In a companion case, the Court applied its rationale in Blair to a similar fact pattern. This is not especially noteworthy. What makes this case worth noticing for our purposes is how the Court treats issues of waiver.
Alialy obtained a mortgage on his home in 2007. He defaulted in 2008, but his lender, CAG, did not accelerate the note until 2016. When Alialy didn’t pay, CAG filed suit. Alialy moved to dismiss, arguing that that the claim was barred by the six-year statute of limitations—Indiana Code section 34-11-2-9—for a cause of action upon a promissory note. The trial court granted that motion. The Court of Appeals affirmed, arguing that CAG waived its argument that the relevant Uniform Commercial Code (UCC) statute of limitations—Indiana Code section 26-1-3.1-118(a)—should also apply.
On transfer, the Court addressed the waiver issue first. In doing so, it attempted to clarify the law regarding when an argument is waived.
The rule that parties will be held to trial court theories by the appellate tribunal does not mean that no new position may be taken, or that new arguments may not be adduced; all that it means is that substantive questions independent in character and not within the issues or not presented to the trial court shall not be first made upon appeal. Questions within the issues and before the trial court are before the appellate court, and new arguments and authorities may with strict propriety be brought forward.
A “crucial factor” in determining whether a party may raise “what appears to be a new issue” on appeal is whether the other party “had unequivocal notice of the existence of the issue and, therefore, had an opportunity to defend against it.” Applying that test to this case, the Court found that CAG did not waive an argument under the correct statute of limitations by citing to the wrong statute of limitations.
In its response to Alialy’s motion to dismiss, CAG argued that the timing of the statute of limitations enabled it to recover.
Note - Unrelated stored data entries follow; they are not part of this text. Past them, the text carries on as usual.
## src/hsr_pkg.sv

```systemverilog
`default_nettype none

package hsr_pkg;

   localparam int PENDING_DEPTH = 4;
   localparam int CNT_W = $clog2(PENDING_DEPTH + 1);
   localparam int IDX_W = $clog2(PENDING_DEPTH);

   localparam int KEY_W = 7;
   localparam int CODE_W = 8;
   localparam int KIND_W = 2;
   localparam int CSR_IDX_W = 2;

   // configuration register indexes
   localparam logic [CSR_IDX_W-1:0] CSR_MODIFIER = 2'd0;
   localparam logic [CSR_IDX_W-1:0] CSR_PREV_KEY = 2'd1;
   localparam logic [CSR_IDX_W-1:0] CSR_NEXT_KEY = 2'd2;
   localparam logic [CSR_IDX_W-1:0] CSR_MENU_KEY = 2'd3;

   localparam logic [KEY_W-1:0] MODIFIER_RESET = 7'h38;
   localparam logic [KEY_W-1:0] PREV_KEY_RESET = 7'h02;
   localparam logic [KEY_W-1:0] NEXT_KEY_RESET = 7'h03;
   localparam logic [KEY_W-1:0] MENU_KEY_RESET = 7'h29;

   // result kinds
   localparam logic [KIND_W-1:0] KIND_FWD  = 2'd0;
   localparam logic [KIND_W-1:0] KIND_PREV = 2'd1;
   localparam logic [KIND_W-1:0] KIND_NEXT = 2'd2;
   localparam logic [KIND_W-1:0] KIND_MENU = 2'd3;

   // outcome of matching one scancode
   localparam logic [1:0] OUTC_HOLD = 2'd0;
   localparam logic [1:0] OUTC_CMD  = 2'd1;
   localparam logic [1:0] OUTC_MISS = 2'd2;

   typedef struct packed {
      logic take;
      logic emit_cmd;
      logic replay_step;
   } hsr_cmd_type;

   typedef struct packed {
      logic [1:0] outcome;
      logic       replay_last;
      logic       slot_free;
   } hsr_status_type;

endpackage

`default_nettype wire

```

## src/hsr_if.sv

```systemverilog
`default_nettype none

interface hsr_req_if;
   logic                        valid;
   logic                        ready;
   logic [hsr_pkg::CODE_W-1:0]  scancode;
   modport source (output valid, output scancode, input ready);
   modport sink (input valid, input scancode, output ready);
endinterface

interface hsr_rsp_if;
   logic                        valid;
   logic                        ready;
   logic [hsr_pkg::KIND_W-1:0]  kind;
   logic [hsr_pkg::CODE_W-1:0]  code;
   logic                        last;
   modport source (output valid, output kind, output code, output last, input ready);
   modport sink (input valid, input kind, input code, input last, output ready);
endinterface

interface hsr_csr_if;
   logic                           valid;
   logic                           ready;
   logic [hsr_pkg::CSR_IDX_W-1:0]  index;
   logic [hsr_pkg::KEY_W-1:0]      data;
   modport source (output valid, output index, output data, input ready);
   modport sink (input valid, input index, input data, output ready);
endinterface

`default_nettype wire

```

## src/hsr_ctrl.sv

```systemverilog
`default_nettype none

module hsr_ctrl (
   input  logic                    clock,
   input  logic                    reset,
   input  logic                    req_valid,
   output logic                    req_ready,
   input  hsr_pkg::hsr_status_type status,
   output hsr_pkg::hsr_cmd_type    cmd
);

   localparam logic ST_IDLE   = 1'b0;
   localparam logic ST_REPLAY = 1'b1;

   logic state_ff;
   logic state_in;

   always_comb begin
      state_in = state_ff;
      req_ready = 1'b0;
      cmd = '0;
      case (state_ff)
         ST_IDLE: begin
            req_ready = status.slot_free;
            if (req_valid && status.slot_free) begin
               cmd.take = 1'b1;
               if (status.outcome == hsr_pkg::OUTC_CMD) begin
                  cmd.emit_cmd = 1'b1;
               end else if (status.outcome == hsr_pkg::OUTC_MISS) begin
                  state_in = ST_REPLAY;
               end
            end
         end
         ST_REPLAY: begin
            if (status.slot_free) begin
               cmd.replay_step = 1'b1;
               if (status.replay_last) begin
                  state_in = ST_IDLE;
               end
            end
         end
         default: begin
            state_in = ST_IDLE;
         end
      endcase
   end

   always_ff @(posedge clock) begin
      if (reset) begin
         state_ff <= ST_IDLE;
      end else begin
         state_ff <= state_in;
      end
   end

`ifndef SYNTHESIS
   // no new transaction while pending codes are being replayed
   a_no_take_in_replay: assert property (@(posedge clock) disable iff (reset)
      state_ff == ST_REPLAY |-> !req_ready && !cmd.take)
      else $error("input taken during replay");

   a_replay_after_miss: assert property (@(posedge clock) disable iff (reset)
      cmd.take && status.outcome == hsr_pkg::OUTC_MISS |=> state_ff == ST_REPLAY)
      else $error("mismatch did not start replay");
`endif

endmodule

`default_nettype wire

```

## src/hsr_dpath.sv

```systemverilog
`default_nettype none

module hsr_dpath (
   input  logic                          clock,
   input  logic                          reset,
   input  logic [hsr_pkg::CODE_W-1:0]    req_scancode,
   input  logic                          csr_write,
   input  logic [hsr_pkg::CSR_IDX_W-1:0] csr_index,
   input  logic [hsr_pkg::KEY_W-1:0]     csr_data,
   input  logic                          rsp_ready,
   output logic                          rsp_valid,
   output logic [hsr_pkg::KIND_W-1:0]    rsp_kind,
   output logic [hsr_pkg::CODE_W-1:0]    rsp_code,
   output logic                          rsp_last,
   input  hsr_pkg::hsr_cmd_type          cmd,
   output hsr_pkg::hsr_status_type       status
);

   localparam logic [2:0] MS_START   = 3'd0;
   localparam logic [2:0] MS_CONTEXT = 3'd1;
   localparam logic [2:0] MS_PREV    = 3'd2;
   localparam logic [2:0] MS_NEXT    = 3'd3;
   localparam logic [2:0] MS_MENU    = 3'd4;
   localparam logic [2:0] MS_PREV_UP = 3'd5;
   localparam logic [2:0] MS_NEXT_UP = 3'd6;
   localparam logic [2:0] MS_MENU_UP = 3'd7;

   logic [hsr_pkg::KEY_W-1:0] modifier_ff;
   logic [hsr_pkg::KEY_W-1:0] prev_key_ff;
   logic [hsr_pkg::KEY_W-1:0] next_key_ff;
   logic [hsr_pkg::KEY_W-1:0] menu_key_ff;

   logic [2:0]                match_state_ff;
   logic [2:0]                match_state_in;
   logic [hsr_pkg::CNT_W-1:0] pending_count_ff;
   logic [hsr_pkg::IDX_W-1:0] replay_idx_ff;
   logic [hsr_pkg::CODE_W-1:0] pending_ff [hsr_pkg::PENDING_DEPTH];

   logic                       rsp_valid_ff;
   logic [hsr_pkg::KIND_W-1:0] rsp_kind_ff;
   logic [hsr_pkg::CODE_W-1:0] rsp_code_ff;
   logic                       rsp_last_ff;

   logic [1:0]                 outcome;
   logic [hsr_pkg::KIND_W-1:0] cmd_kind;
   logic                       buf_full;
   logic                       replay_last;
   logic [hsr_pkg::CNT_W-1:0]  replay_pos;
   logic                       slot_free;

   // matching against the current scancode
   always_comb begin
      match_state_in = MS_START;
      outcome = hsr_pkg::OUTC_MISS;
      cmd_kind = hsr_pkg::KIND_FWD;
      case (match_state_ff)
         MS_START: begin
            if (req_scancode == {1'b0, modifier_ff}) begin
               match_state_in = MS_CONTEXT;
               outcome = hsr_pkg::OUTC_HOLD;
            end
         end
         MS_CONTEXT: begin
            if (req_scancode == {1'b0, prev_key_ff}) begin
               match_state_in = MS_PREV;
               outcome = hsr_pkg::OUTC_HOLD;
            end else if (req_scancode == {1'b0, next_key_ff}) begin
               match_state_in = MS_NEXT;
               outcome = hsr_pkg::OUTC_HOLD;
            end else if (req_scancode == {1'b0, menu_key_ff}) begin
               match_state_in = MS_MENU;
               outcome = hsr_pkg::OUTC_HOLD;
            end
         end
         MS_PREV: begin
            if (req_scancode == {1'b1, prev_key_ff}) begin
               match_state_in = MS_PREV_UP;
               outcome = hsr_pkg::OUTC_HOLD;
            end
         end
         MS_NEXT: begin
            if (req_scancode == {1'b1, next_key_ff}) begin
               match_state_in = MS_NEXT_UP;
               outcome = hsr_pkg::OUTC_HOLD;
            end
         end
         MS_MENU: begin
            if (req_scancode == {1'b1, menu_key_ff}) begin
               match_state_in = MS_MENU_UP;
               outcome = hsr_pkg::OUTC_HOLD;
            end
         end
         MS_PREV_UP: begin
            if (req_scancode == {1'b1, modifier_ff}) begin
               outcome = hsr_pkg::OUTC_CMD;
               cmd_kind = hsr_pkg::KIND_PREV;
            end
         end
         MS_NEXT_UP: begin
            if (req_scancode == {1'b1, modifier_ff}) begin
               outcome = hsr_pkg::OUTC_CMD;
               cmd_kind = hsr_pkg::KIND_NEXT;
            end
         end
         MS_MENU_UP: begin
            if (req_scancode == {1'b1, modifier_ff}) begin
               outcome = hsr_pkg::OUTC_CMD;
               cmd_kind = hsr_pkg::KIND_MENU;
            end
         end
         default: begin
            outcome = hsr_pkg::OUTC_MISS;
         end
      endcase
   end

   assign buf_full = (pending_count_ff == hsr_pkg::CNT_W'(hsr_pkg::PENDING_DEPTH));
   assign replay_pos = hsr_pkg::CNT_W'(replay_idx_ff) + hsr_pkg::CNT_W'(1);
   assign replay_last = (replay_pos == pending_count_ff);
   assign slot_free = !rsp_valid_ff || rsp_ready;

   assign status.outcome = outcome;
   assign status.replay_last = replay_last;
   assign status.slot_free = slot_free;

   always_ff @(posedge clock) begin
      if (reset) begin
         modifier_ff <= hsr_pkg::MODIFIER_RESET;
         prev_key_ff <= hsr_pkg::PREV_KEY_RESET;
         next_key_ff <= hsr_pkg::NEXT_KEY_RESET;
         menu_key_ff <= hsr_pkg::MENU_KEY_RESET;
      end else if (csr_write) begin
         case (csr_index)
            hsr_pkg::CSR_MODIFIER: modifier_ff <= csr_data;
            hsr_pkg::CSR_PREV_KEY: prev_key_ff <= csr_data;
            hsr_pkg::CSR_NEXT_KEY: next_key_ff <= csr_data;
            hsr_pkg::CSR_MENU_KEY: menu_key_ff <= csr_data;
            default: begin
            end
         endcase
      end
   end

   // pending buffer, no reset: only entries below the count are read
   always_ff @(posedge clock) begin
      if (cmd.take && !buf_full) begin
         pending_ff[pending_count_ff[hsr_pkg::IDX_W-1:0]] <= req_scancode;
      end
   end

   always_ff @(posedge clock) begin
      if (reset) begin
         match_state_ff <= MS_START;
         pending_count_ff <= '0;
         replay_idx_ff <= '0;
      end else begin
         if (cmd.take) begin
            match_state_ff <= match_state_in;
            if (cmd.emit_cmd) begin
               pending_count_ff <= '0;
            end else if (!buf_full) begin
               pending_count_ff <= pending_count_ff + hsr_pkg::CNT_W'(1);
            end
         end
         if (cmd.replay_step) begin
            if (replay_last) begin
               replay_idx_ff <= '0;
               pending_count_ff <= '0;
            end else begin
               replay_idx_ff <= replay_idx_ff + hsr_pkg::IDX_W'(1);
            end
         end
      end
   end

   // output register
   always_ff @(posedge clock) begin
      if (reset) begin
         rsp_valid_ff <= 1'b0;
      end else if (cmd.emit_cmd || cmd.replay_step) begin
         rsp_valid_ff <= 1'b1;
      end else if (rsp_ready) begin
         rsp_valid_ff <= 1'b0;
      end
   end

   always_ff @(posedge clock) begin
      if (cmd.emit_cmd) begin
         rsp_kind_ff <= cmd_kind;
         rsp_code_ff <= '0;
         rsp_last_ff <= 1'b1;
      end else if (cmd.replay_step) begin
         rsp_kind_ff <= hsr_pkg::KIND_FWD;
         rsp_code_ff <= pending_ff[replay_idx_ff];
         rsp_last_ff <= replay_last;
      end
   end

   assign rsp_valid = rsp_valid_ff;
   assign rsp_kind = rsp_kind_ff;
   assign rsp_code = rsp_code_ff;
   assign rsp_last = rsp_last_ff;

`ifndef SYNTHESIS
   a_partial_match_has_codes: assert property (@(posedge clock) disable iff (reset)
      match_state_ff != MS_START |-> pending_count_ff != '0)
      else $error("partial match with empty pending buffer");

   a_cmd_clears_buffer: assert property (@(posedge clock) disable iff (reset)
      cmd.emit_cmd |=> rsp_valid_ff && rsp_last_ff && pending_count_ff == '0)
      else $error("switch command did not clear pending codes");
`endif

endmodule

`default_nettype wire

```

## src/hotkey_sequence_recognizer.sv

```systemverilog
// a scancode that keeps a sequence alive gives no result;
// a completed sequence shows its switch command in the cycle after the transaction.
// on a mismatch the pending codes (one to four) leave one per cycle while the output is not
// stalled; the replay sequencer blocks input meanwhile.
// synchronous active-high reset restores the default key codes and empties the buffer.
`default_nettype none

module hotkey_sequence_recognizer (
   input  logic          clock,
   input  logic          reset,
   hsr_req_if.sink       req_chan,
   hsr_rsp_if.source     rsp_chan,
   hsr_csr_if.sink       csr_chan
);

   hsr_pkg::hsr_cmd_type    cmd;
   hsr_pkg::hsr_status_type status;
   logic                    csr_write;

   assign csr_chan.ready = 1'b1;
   assign csr_write = csr_chan.valid;

   hsr_ctrl u_ctrl (
      .clock     (clock),
      .reset     (reset),
      .req_valid (req_chan.valid),
      .req_ready (req_chan.ready),
      .status    (status),
      .cmd       (cmd)
   );

   hsr_dpath u_dpath (
      .clock        (clock),
      .reset        (reset),
      .req_scancode (req_chan.scancode),
      .csr_write    (csr_write),
      .csr_index    (csr_chan.index),
      .csr_data     (csr_chan.data),
      .rsp_ready    (rsp_chan.ready),
      .rsp_valid    (rsp_chan.valid),
      .rsp_kind     (rsp_chan.kind),
      .rsp_code     (rsp_chan.code),
      .rsp_last     (rsp_chan.last),
      .cmd          (cmd),
      .status       (status)
   );

endmodule

`default_nettype wire

```

## src/flat_wrapper.sv

```systemverilog
// flat-port wrapper written by rule: the top's interface ports become plain ports
module hotkey_sequence_recognizer_flat 
  (clock, reset, req_chan_valid, req_chan_scancode, req_chan_ready, rsp_chan_valid, rsp_chan_kind, rsp_chan_code, rsp_chan_last, rsp_chan_ready, csr_chan_valid, csr_chan_index, csr_chan_data, csr_chan_ready);
  hsr_req_if req_chan_i ();
  hsr_rsp_if rsp_chan_i ();
  hsr_csr_if csr_chan_i ();
  input  logic clock;
  input  logic reset;
  input wire logic [$bits(req_chan_i.valid)-1:0] req_chan_valid;
  input wire logic [$bits(req_chan_i.scancode)-1:0] req_chan_scancode;
  output wire logic [$bits(req_chan_i.ready)-1:0] req_chan_ready;
  output wire logic [$bits(rsp_chan_i.valid)-1:0] rsp_chan_valid;
  output wire logic [$bits(rsp_chan_i.kind)-1:0] rsp_chan_kind;
  output wire logic [$bits(rsp_chan_i.code)-1:0] rsp_chan_code;
  output wire logic [$bits(rsp_chan_i.last)-1:0] rsp_chan_last;
  input wire logic [$bits(rsp_chan_i.ready)-1:0] rsp_chan_ready;
  input wire logic [$bits(csr_chan_i.valid)-1:0] csr_chan_valid;
  input wire logic [$bits(csr_chan_i.index)-1:0] csr_chan_index;
  input wire logic [$bits(csr_chan_i.data)-1:0] csr_chan_data;
  output wire logic [$bits(csr_chan_i.ready)-1:0] csr_chan_ready;
  assign req_chan_i.valid = req_chan_valid;
  assign req_chan_i.scancode = req_chan_scancode;
  assign req_chan_ready = req_chan_i.ready;
  assign rsp_chan_valid = rsp_chan_i.valid;
  assign rsp_chan_kind = rsp_chan_i.kind;
  assign rsp_chan_code = rsp_chan_i.code;
  assign rsp_chan_last = rsp_chan_i.last;
  assign rsp_chan_i.ready = rsp_chan_ready;
  assign csr_chan_i.valid = csr_chan_valid;
  assign csr_chan_i.index = csr_chan_index;
  assign csr_chan_i.data = csr_chan_data;
  assign csr_chan_ready = csr_chan_i.ready;
  hotkey_sequence_recognizer u_core (.clock(clock), .reset(reset), .req_chan(req_chan_i), .rsp_chan(rsp_chan_i), .csr_chan(csr_chan_i));
endmodule
```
Specifically, CAG asserted that the six-year statute of limitations did not begin to run until it exercised its optional acceleration clause in 2016; and thus, its complaint filed in 2017 fell “well within the applicable” time period. Though CAG cited only Section 34-11-2-9 below, the issue before the trial court was whether CAG’s complaint was filed within the six-year limitations period. And, as we explained in Blair, that time period is identical under either statute. In other words, Alialy was on notice of the timing issue in the trial court and had notice and an opportunity to defend against both statutes on appeal. Accordingly, CAG’s argument that its claim was also timely filed under the relevant UCC statute is not waived.
Note that the Court did not require notice and an opportunity to defend at the trial court level. Rather, “notice of the issue” was sufficient, so long as notice and the opportunity to defend against the application of both statutes was present on appeal. This aligns with the Court’s repeated preference to resolve cases on the merits and may be a source of relief to lawyers who notice a “new” issue may help their client on appeal.
1. An argument is not waived if it is within the issues presented to the trial court.
2. A crucial factor in determining waiver is whether the opposing party had unequivocal notice of the existence of the issue.